# Azure Batch Data Product — Pre-Development Framework

## Purpose

Define the rules of the Azure batch system before execution.

This document declares:

- What the system guarantees  
- What it explicitly does not attempt  
- What evidence must exist for a run to be considered valid  

This is a rulebook.  
It does not describe implementation details.

---

## System Overview

Execution flow:

Pipeline → Notebook → Runner (from `azure_batch_code.zip`) → ADLS

The runner performs:

1. Strict schema read
2. Fail-fast input contract validation
3. Minimal declared transforms
4. Deterministic metric computation
5. Run-scoped publication
6. Single run log creation

---

## Scope

### In Scope

- Full batch recompute of a finite historical dataset
- Azure Data Lake Storage Gen2
- Synapse Spark execution
- Run isolation using `run_id`
- Exactly six published metrics
- Single structured run log as evidence

### Out of Scope

- Streaming or incremental processing
- ML, forecasting, optimisation
- Performance tuning
- Hash-based determinism proofs
- Atomic staging frameworks
- Multiple evidence artifacts
- Cost estimation

This system is intentionally minimal.

---

## Core Guarantees

### 1. Contract-First Validation

Input must satisfy:

- Exact schema (no missing or extra columns)
- Required non-null fields
- Duplicate key rejection
- Score consistency rule
- Basic domain sanity

Any violation causes immediate failure.

No silent fixes.
No coercion.
No enrichment.

---

### 2. Deterministic Batch

Given the same input file, the system produces identical metric content.

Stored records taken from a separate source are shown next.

## src/logic/keypad_pkg.sv

```systemverilog
// Package with register map, field layout and timing constants of the keypad interface
package keypad_pkg;

  // Register byte addresses
  localparam logic [31:0] OFF_CONTROL  = 32'h7e00a000;
  localparam logic [31:0] OFF_STATUS   = 32'h7e00a004;
  localparam logic [31:0] OFF_COLUMN   = 32'h7e00a008;
  localparam logic [31:0] OFF_ROW      = 32'h7e00a00c;
  localparam logic [31:0] OFF_DIVIDER  = 32'h7e00a010;
  localparam logic [31:0] OFF_IRQ_MASK = 32'h7e00a014;

  // Reset values
  localparam logic [31:0] RST_CONTROL  = 32'h00000000;
  localparam logic [31:0] RST_STATUS   = 32'h00000000;
  localparam logic [31:0] RST_COLUMN   = 32'h0000ff00;
  localparam logic [31:0] RST_DIVIDER  = 32'h00000000;
  localparam logic [31:0] RST_IRQ_MASK = 32'h00000000;

  // Field positions in control, status and mask registers
  localparam int BIT_PRESS   = 0;
  localparam int BIT_RELEASE = 1;
  localparam int EVT_W       = 2;

  // Column register layout: drive values low, drive disables high
  localparam int COL_DATA_LSB = 0;
  localparam int COL_DIS_LSB  = 8;
  localparam int MAX_LINES    = 8;

  // Debounce time, in filter clock units
  localparam int DEBOUNCE_FILTER_CLOCK_KHZ    = 32;
  localparam int FILTER_TIME_NS = 62500;
  localparam int FILTER_TICKS   = (FILTER_TIME_NS * DEBOUNCE_FILTER_CLOCK_KHZ) / 1000000;

  // System clock
  localparam int CLK_SYS_MHZ = 125;

  // Control fields
  typedef struct packed {
    logic release_en;
    logic press_en;
  } ctrl_t;

  // Event pair, same layout as status and mask
  typedef struct packed {
    logic released;
    logic pressed;
  } evt_t;

endpackage

```

## src/logic/keypad_matrix_interface.sv

```systemverilog
// Keypad matrix interface: row debouncing, press/release events, column drive, registers
//
// Summary of operation
// - Up to eight row inputs and eight column outputs serve a key matrix.
// - A detected press or release raises the interrupt request to the processor.
// - Status bits record press, release, or both when both conditions are enabled.
// - Every row passes a debounce filter before any event is recognised.
// - A row level must hold for two filter clock ticks to be accepted.
// - The key event source is the AND of all filtered rows.
// - Control register is read/write and resets to zero.
// - Status register reports events, clears them, and resets to zero.
// - Column register is read/write, resetting with bits 15 to 8 set.
// - Row register is read-only and returns the current row pin levels.
// - Divider register is read/write, resets to zero, sets the filter rate.
//
// Added by the designer: the strobed register port.
module keypad_matrix_interface
#(
  parameter int NUM_ROWS = 8,
  parameter int NUM_COLS = 8,
  parameter int DIV_W    = 16
) (
  input  wire logic                CLK_SYS,
  input  wire logic                RST,
  input  wire logic [31:0]         ADDR,
  input  wire logic [31:0]         WDATA,
  input  wire logic                WR,
  input  wire logic                RD,
  output logic      [31:0]         RDATA,
  input  wire logic [NUM_ROWS-1:0] ROW_IN,
  output logic      [NUM_COLS-1:0] COL_OUT,
  output logic      [NUM_COLS-1:0] COL_OE,
  output logic                     IRQ
);
  import keypad_pkg::*;

  // Elaboration checks: line counts and divider width the logic can serve
  if (NUM_ROWS < 1 || NUM_ROWS > MAX_LINES) begin : g_bad_rows
    $error("NUM_ROWS must lie in 1..8");
  end
  if (NUM_COLS < 1 || NUM_COLS > MAX_LINES) begin : g_bad_cols
    $error("NUM_COLS must lie in 1..8");
  end
  if (DIV_W < 1 || DIV_W > 32) begin : g_bad_div
    $error("DIV_W must lie in 1..32");
  end

  // The two-bit stability counter cannot reach a settle count beyond three
  if (FILTER_TICKS < 1 || FILTER_TICKS > 3) begin : g_bad_ticks
    $error("FILTER_TICKS must lie in 1..3");
  end

  // A narrower divider could never slow the filter clock down to its nominal rate
  if (DIV_W < $clog2(CLK_SYS_MHZ * 1000 / DEBOUNCE_FILTER_CLOCK_KHZ)) begin : g_short_div
    $error("DIV_W too narrow for the nominal filter clock");
  end

  // Address match used by the write strobe and status read decodes
  function automatic logic hit(input logic [31:0] a, input logic [31:0] off);
    hit = (a == off);
  endfunction

  // Widen an event pair into a bus word
  function automatic logic [31:0] evt_word(input evt_t e);
    evt_word = {{(32 - EVT_W){1'b0}}, e};
  endfunction

  // Control and mask registers, only the two event bits are stored
  ctrl_t              ctrl_r;
  evt_t               mask_r;

  // Sticky status and its next value
  evt_t               status_r;
  evt_t               status_nxt;

  // Column drive and filter ratio registers
  logic [15:0]        column_r;
  logic [DIV_W-1:0]   divider_r;

  // Word of the addressed register, registered onto the bus
  logic [31:0]        rdata_nxt;

  // Filter clock divider state
  logic [DIV_W-1:0]   div_cnt_r;
  logic               flt_tick;

  // Debounce state per row
  logic [NUM_ROWS-1:0] row_filt_r;
  logic [NUM_ROWS-1:0] row_cnt_r [2];
  logic [NUM_ROWS-1:0] row_cnt_nxt [2];

  // Tracker of the row AND: waiting out reset, all rows idle, some key down
  typedef enum logic [1:0] {
    st_wait = 2'b00,
    st_idle = 2'b01,
    st_down = 2'b10
  } trk_state_t;

  // Event detection state
  logic        all_high;
  trk_state_t  trk_r;
  trk_state_t  trk_nxt;
  evt_t        evt_now;
  logic        irq_nxt;

  // Bus strobes decoded per register; the row register has no write strobe
  logic wr_control;
  logic wr_status;
  logic wr_column;
  logic wr_divider;
  logic wr_mask;
  logic rd_status;

  assign wr_control = WR && hit(ADDR, OFF_CONTROL);
  assign wr_status  = WR && hit(ADDR, OFF_STATUS);
  assign wr_column  = WR && hit(ADDR, OFF_COLUMN);
  assign wr_divider = WR && hit(ADDR, OFF_DIVIDER);
  assign wr_mask    = WR && hit(ADDR, OFF_IRQ_MASK);
  assign rd_status  = RD && hit(ADDR, OFF_STATUS);

  // Control register, only the two enable bits are stored
  always_ff @(posedge CLK_SYS or posedge RST) begin
    if (RST) begin
      ctrl_r <= ctrl_t'(RST_CONTROL[EVT_W-1:0]);
    end else if (wr_control) begin
      ctrl_r <= ctrl_t'(WDATA[EVT_W-1:0]);
    end
  end

  // Interrupt mask register, one bit per status bit
  always_ff @(posedge CLK_SYS or posedge RST) begin
    if (RST) begin
      mask_r <= evt_t'(RST_IRQ_MASK[EVT_W-1:0]);
    end else if (wr_mask) begin
      mask_r <= evt_t'(WDATA[EVT_W-1:0]);
    end
  end

  // Column register: low byte drive values, high byte drive disables
  // Disables rather than enables keep every column quiet out of reset
  always_ff @(posedge CLK_SYS or posedge RST) begin
    if (RST) begin
      column_r <= RST_COLUMN[15:0];
    end else if (wr_column) begin
      column_r <= WDATA[15:0];
    end
  end

  // Pins follow the register; reset leaves every column undriven
  assign COL_OUT = column_r[COL_DATA_LSB +: NUM_COLS];
  assign COL_OE  = ~column_r[COL_DIS_LSB +: NUM_COLS];

  // Divider register sets the filter clock ratio
  // Ratio is value plus one, so zero still gives a usable full-rate tick
  always_ff @(posedge CLK_SYS or posedge RST) begin
    if (RST) begin
      divider_r <= RST_DIVIDER[DIV_W-1:0];
    end else if (wr_divider) begin
      divider_r <= WDATA[DIV_W-1:0];
    end
  end

  // Filter tick once every divider+1 system clocks
  assign flt_tick = (div_cnt_r >= divider_r);

  // Divider counter; a smaller new ratio restarts on the next compare
  always_ff @(posedge CLK_SYS or posedge RST) begin
    if (RST) begin
      div_cnt_r <= '0;
    end else if (flt_tick) begin
      div_cnt_r <= '0;
    end else begin
      div_cnt_r <= div_cnt_r + 1'b1;
    end
  end

  // Stability counter per row, two bits wide, counted in filter ticks
  // Any return to the accepted level restarts the count at once
  always_comb begin
    for (int i = 0; i < 2; i++) begin
      row_cnt_nxt[i] = row_cnt_r[i];
    end
    for (int r = 0; r < NUM_ROWS; r++) begin
      if (ROW_IN[r] == row_filt_r[r]) begin
        row_cnt_nxt[0][r] = 1'b0;
        row_cnt_nxt[1][r] = 1'b0;
      end else if (flt_tick) begin
        {row_cnt_nxt[1][r], row_cnt_nxt[0][r]} =
          2'({row_cnt_r[1][r], row_cnt_r[0][r]} + 2'h1);
      end
    end
  end

  // Counter storage; a glitch spanning fewer than FILTER_TICKS ticks never reaches the accept count
  always_ff @(posedge CLK_SYS or posedge RST) begin
    if (RST) begin
      row_cnt_r[0] <= '0;
      row_cnt_r[1] <= '0;
    end else begin
      row_cnt_r[0] <= row_cnt_nxt[0];
      row_cnt_r[1] <= row_cnt_nxt[1];
    end
  end

  // Filtered rows accept a new level after FILTER_TICKS stable ticks
  always_ff @(posedge CLK_SYS or posedge RST) begin
    if (RST) begin
      row_filt_r <= '1;
    end else begin
      for (int r = 0; r < NUM_ROWS; r++) begin
        if ({row_cnt_nxt[1][r], row_cnt_nxt[0][r]} == 2'(FILTER_TICKS)) begin
          row_filt_r[r] <= ROW_IN[r];
        end
      end
    end
  end

  // Rows idle high; any pressed key pulls the AND low
  assign all_high = &row_filt_r;

  // Falling AND is a press, rising AND is a release, each when enabled
  // The wait state only learns the level, so reset never fakes an event
  always_comb begin
    trk_nxt = trk_r;
    evt_now = '0;
    case (trk_r)
      st_wait: begin
        trk_nxt = all_high ? st_idle : st_down;
      end
      st_idle: begin
        if (!all_high) begin
          trk_nxt         = st_down;
          evt_now.pressed = ctrl_r.press_en;
        end
      end
      st_down: begin
        if (all_high) begin
          trk_nxt          = st_idle;
          evt_now.released = ctrl_r.release_en;
        end
      end
      default: begin
        trk_nxt = st_wait;
      end
    endcase
  end

  // Tracker state
  always_ff @(posedge CLK_SYS or posedge RST) begin
    if (RST) begin
      trk_r <= st_wait;
    end else begin
      trk_r <= trk_nxt;
    end
  end

  // Status: read or write-one clears, a new event in that cycle wins
  // Losing an event to a racing clear would hide a key from software
  always_comb begin
    status_nxt = status_r;
    if (rd_status) begin
      status_nxt = '0;
    end else if (wr_status) begin
      status_nxt = status_r & ~evt_t'(WDATA[EVT_W-1:0]);
    end
    status_nxt = status_nxt | evt_now;
  end

  // Sticky status bits
  always_ff @(posedge CLK_SYS or posedge RST) begin
    if (RST) begin
      status_r <= evt_t'(RST_STATUS[EVT_W-1:0]);
    end else begin
      status_r <= status_nxt;
    end
  end

  // Interrupt taken from the next status, so it rises with the sticky bit
  assign irq_nxt = |(status_nxt & mask_r);

  // Level interrupt while any unmasked status bit is set
  always_ff @(posedge CLK_SYS or posedge RST) begin
    if (RST) begin
      IRQ <= 1'b0;
    end else begin
      IRQ <= irq_nxt;
    end
  end

  // Read mux; unmapped addresses return zero
  always_comb begin
    rdata_nxt = '0;
    case (ADDR)
      OFF_CONTROL: begin
        rdata_nxt = evt_word(evt_t'(ctrl_r));
      end
      OFF_STATUS: begin
        rdata_nxt = evt_word(status_r);
      end
      OFF_COLUMN: begin
        rdata_nxt = {16'h0000, column_r};
      end
      OFF_ROW: begin
        rdata_nxt = 32'(ROW_IN);
      end
      OFF_DIVIDER: begin
        rdata_nxt = 32'(divider_r);
      end
      OFF_IRQ_MASK: begin
        rdata_nxt = evt_word(mask_r);
      end
      default: begin
        rdata_nxt = '0;
      end
    endcase
  end

  // Read data stand for one cycle after the strobe, zero otherwise
  // Zero between reads lets several slaves share an OR-ed return bus
  always_ff @(posedge CLK_SYS or posedge RST) begin
    if (RST) begin
      RDATA <= '0;
    end else if (RD) begin
      RDATA <= rdata_nxt;
    end else begin
      RDATA <= '0;
    end
  end

  // Software scans the columns itself through the column and row registers
  // Row readback is raw, so a scan sees the pins without filter delay
  // The hardware only flags that some key changed; finding it is software work

endmodule

```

Determinism is defined at the data level, not file-level ordering.

---

### 3. Reconciliation Invariant

The number of rows written to curated output must equal:

```
rows_read_raw
```

No rows are dropped.
No rows are imputed.

---

### 4. Played-Game Rule

Metrics are computed using only rows where:

```
score_home IS NOT NULL AND score_away IS NOT NULL
```

Scheduled/future games are excluded from metric computation but remain in curated output.

---

### 5. Metrics

Exactly six metrics are produced:

- M1 — Games played per team per season  
- M2 — Win / loss / tie counts per team per season  
- M3 — Points for and against per team per season  
- M4 — Total games per season  
- M5 — Regular vs playoff game counts per season  
- M6 — Neutral-venue game count per season  

No additional metrics exist in v1.

Any change requires a version bump.

---

### 6. Run Isolation

Each execution generates a unique:

```
run_id
```

All outputs are written under:

```
curated/run_id=<run_id>/
metrics/run_id=<run_id>/
logs/run_id=<run_id>/
```

No run overwrites another.

---

### 7. Publish Rule

If any step fails:

- The run status is recorded as `failed`
- Metric outputs for that run are deleted

Only successful runs retain published metrics.

---

## Evidence Model

Each run produces exactly one artifact:

```
logs/run_id=<run_id>/run.log
```

The run log contains:

- run_id  
- input_path  
- curated_path  
- metrics_root  
- metric list  
- rows_read_raw  
- rows_curated  
- per_metric_rows  
- status  
- failure_reason (if failed)

This file is the single source of truth.

If:

```
status = success
```

metrics exist and are considered published.

If:

```
status = failed
```

metrics for that run must not remain.

---

## Notebook Policy

Notebooks:

- Do not execute pipelines
- Do not recompute metrics
- Do not mutate data
- Only inspect existing artifacts

Evidence is inspection-only.

---

## Definition of Complete

The system satisfies this framework when:

- Input contract is enforced fail-fast
- Reconciliation invariant holds
- Exactly six metrics are produced
- Run isolation is respected
- A single run log is written
- Evidence aligns with outputs
- No claim exceeds what artifacts prove

---

## Design Philosophy

- Minimal complexity
- Deterministic logic
- Explicit guarantees
- Evidence over narrative
- No overengineering
- First-job ready with senior discipline

This framework governs all v1 Azure batch executions.